EYES THAT SEE GOD
(Preached on Sunday, December 28, 2003)
...for my eyes have seen your salvation,...
-Luke 2:30
Christmas lights are a beautiful, amazing custom.
In the dark nights of December, they gleam brightly up and down the streets. One family has a full set of reindeer and Santa’s sleigh — complete with Rudolf — ascending off their roof. Another household “plants” artificial Christmas trees all throughout their front yard.
Then there is the house where white lights are strung around a large deciduous tree. Because the tree has lost most of its leaves by this time, the lights on the far side show as well as the ones on the near side. I think the owner strings the lights randomly, just going around and around.
But always, as I walk along the street, they seem to form a pattern. One year, it made me think of a lobster, waving a predatory claw in the air. Another year, I thought it looked like a rotund chef, complete with chef’s hat, holding aloft a platter of food. This year, the lights remind me of a portly Santa, sack on his back, pirouetting like a ballerina on one pointed toe. But I doubt if anyone else sees it the same way.
It’s a lot like the Christmas stories, that way. The story may be the same — the message that each person gets from it is different. Some hear about the angel Gabriel making the announcement to Mary, and look for angels speaking to them in real life.
Some see the visit of the “Wise Men” confirming their conviction in rational thought and scientific exploration. And some find in the claim that the Magi came from the East a validation of eastern religions.
Not even the central event of Christmas is free from bias. Tradition asserts that God chose to become human in Jesus of Nazareth. Not just pretend-human, like someone wearing a disguise at a masquerade. But really human, like one of us.

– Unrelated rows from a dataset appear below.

File: config.mk
export PLATFORM = sky130hd
export DESIGN_NAME = alu_arbiter_flat
export DESIGN_NICKNAME = d
export VERILOG_FILES = /design/src/rtl/alu_arbiter_if.sv /design/src/rtl/alu_arbiter.sv /design/src/flat_wrapper.sv
export SDC_FILE = /design/constraint.sdc
export NUM_CORES = 1
export LEC_CHECK = 0
export ABC_AREA = 1
export CAP_MARGIN = 20
export CORE_MARGIN = 3
export CORE_UTILIZATION = 25
export CTS_CLUSTER_DIAMETER = 50
export CTS_CLUSTER_SIZE = 14
export DETAILED_ROUTE_END_ITERATION = 7
export PLACE_DENSITY = 0.62
export SLEW_MARGIN = 0
export SYNTH_ARGS = -nofsm -noshare
export SYNTH_HDL_FRONTEND = slang
export SYNTH_SLANG_ARGS = --single-unit
File: constraint.sdc
create_clock -name i_clk -period 1.8 [get_ports i_clk]
set_input_delay 0.54 -clock i_clk [delete_from_list [all_inputs] [get_ports i_clk]]
set_output_delay 0.54 -clock i_clk [all_outputs]
set_load 0.05 [all_outputs]
File: src/rtl/alu_arbiter_if.sv
// alu_arbiter_if: bundles the request, response and ALU-side signals of
// alu_arbiter. Signal names carry the arbiter's point of view (i_ = into
// the arbiter, o_ = out of the arbiter).
//   slave  : the arbiter side
//   master : the environment side (requesters, response sinks, the ALU)
//   i_req_valid/o_req_ready   : per-requester request handshake (bit n = requester n)
//   i_req_op*/i_req_a*/i_req_b*: per-requester op code and operands
//   o_resp_valid/i_resp_ready : per-requester response handshake
//   o_resp_data/o_resp_err    : shared result and watchdog-timeout flag
//   o_alu_*/i_alu_*           : registered ALU operation and its result
interface alu_arbiter_if;
    logic [1:0]  i_req_valid;
    logic [1:0]  o_req_ready;
    logic [3:0]  i_req_op0;
    logic [3:0]  i_req_op1;
    logic [31:0] i_req_a0;
    logic [31:0] i_req_b0;
    logic [31:0] i_req_a1;
    logic [31:0] i_req_b1;
    logic [1:0]  o_resp_valid;
    logic [1:0]  i_resp_ready;
    logic [31:0] o_resp_data;
    logic        o_resp_err;
    logic [3:0]  o_alu_op;
    logic [31:0] o_alu_a;
    logic [31:0] o_alu_b;
    logic        o_alu_valid;
    logic [31:0] i_alu_out;
    logic        i_alu_valid;

    modport slave (
        input  i_req_valid, i_req_op0, i_req_op1,
        input  i_req_a0, i_req_b0, i_req_a1, i_req_b1,
        input  i_resp_ready, i_alu_out, i_alu_valid,
        output o_req_ready, o_resp_valid, o_resp_data, o_resp_err,
        output o_alu_op, o_alu_a, o_alu_b, o_alu_valid
    );

    modport master (
        output i_req_valid, i_req_op0, i_req_op1,
        output i_req_a0, i_req_b0, i_req_a1, i_req_b1,
        output i_resp_ready, i_alu_out, i_alu_valid,
        input  o_req_ready, o_resp_valid, o_resp_data, o_resp_err,
        input  o_alu_op, o_alu_a, o_alu_b, o_alu_valid
    );
endinterface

It’s called The Incarnation — from the Latin “carne” meaning flesh. The divine took on flesh and blood, like us.
For some believers, the Incarnation confirms God’s otherness, God’s transcendence.
They point out that only God could make a choice about being human. The rest of us have no choice. And God only did it once. Therefore it is an exception to the rule.
For me, the Incarnation suggests that God chooses to be embodied, as God’s way of being known to us. God does not want to be an abstract concept or distant deity — God wants to be part of our daily lives.
It means to me that I should not look for God in supernatural events. I should not try to talk to God up in the stars somewhere. Rather, I should look for God in everyday things — in people around me, in the world of nature, and in my own inner nature.
God is not “out there” somewhere “beyond the blue.”
All that matters, all that we can know of God — given our human limitations — is right here, right now, among us.
That’s what the Incarnation means to me, anyway.
It seems that is what the Incarnation means to Luke as well.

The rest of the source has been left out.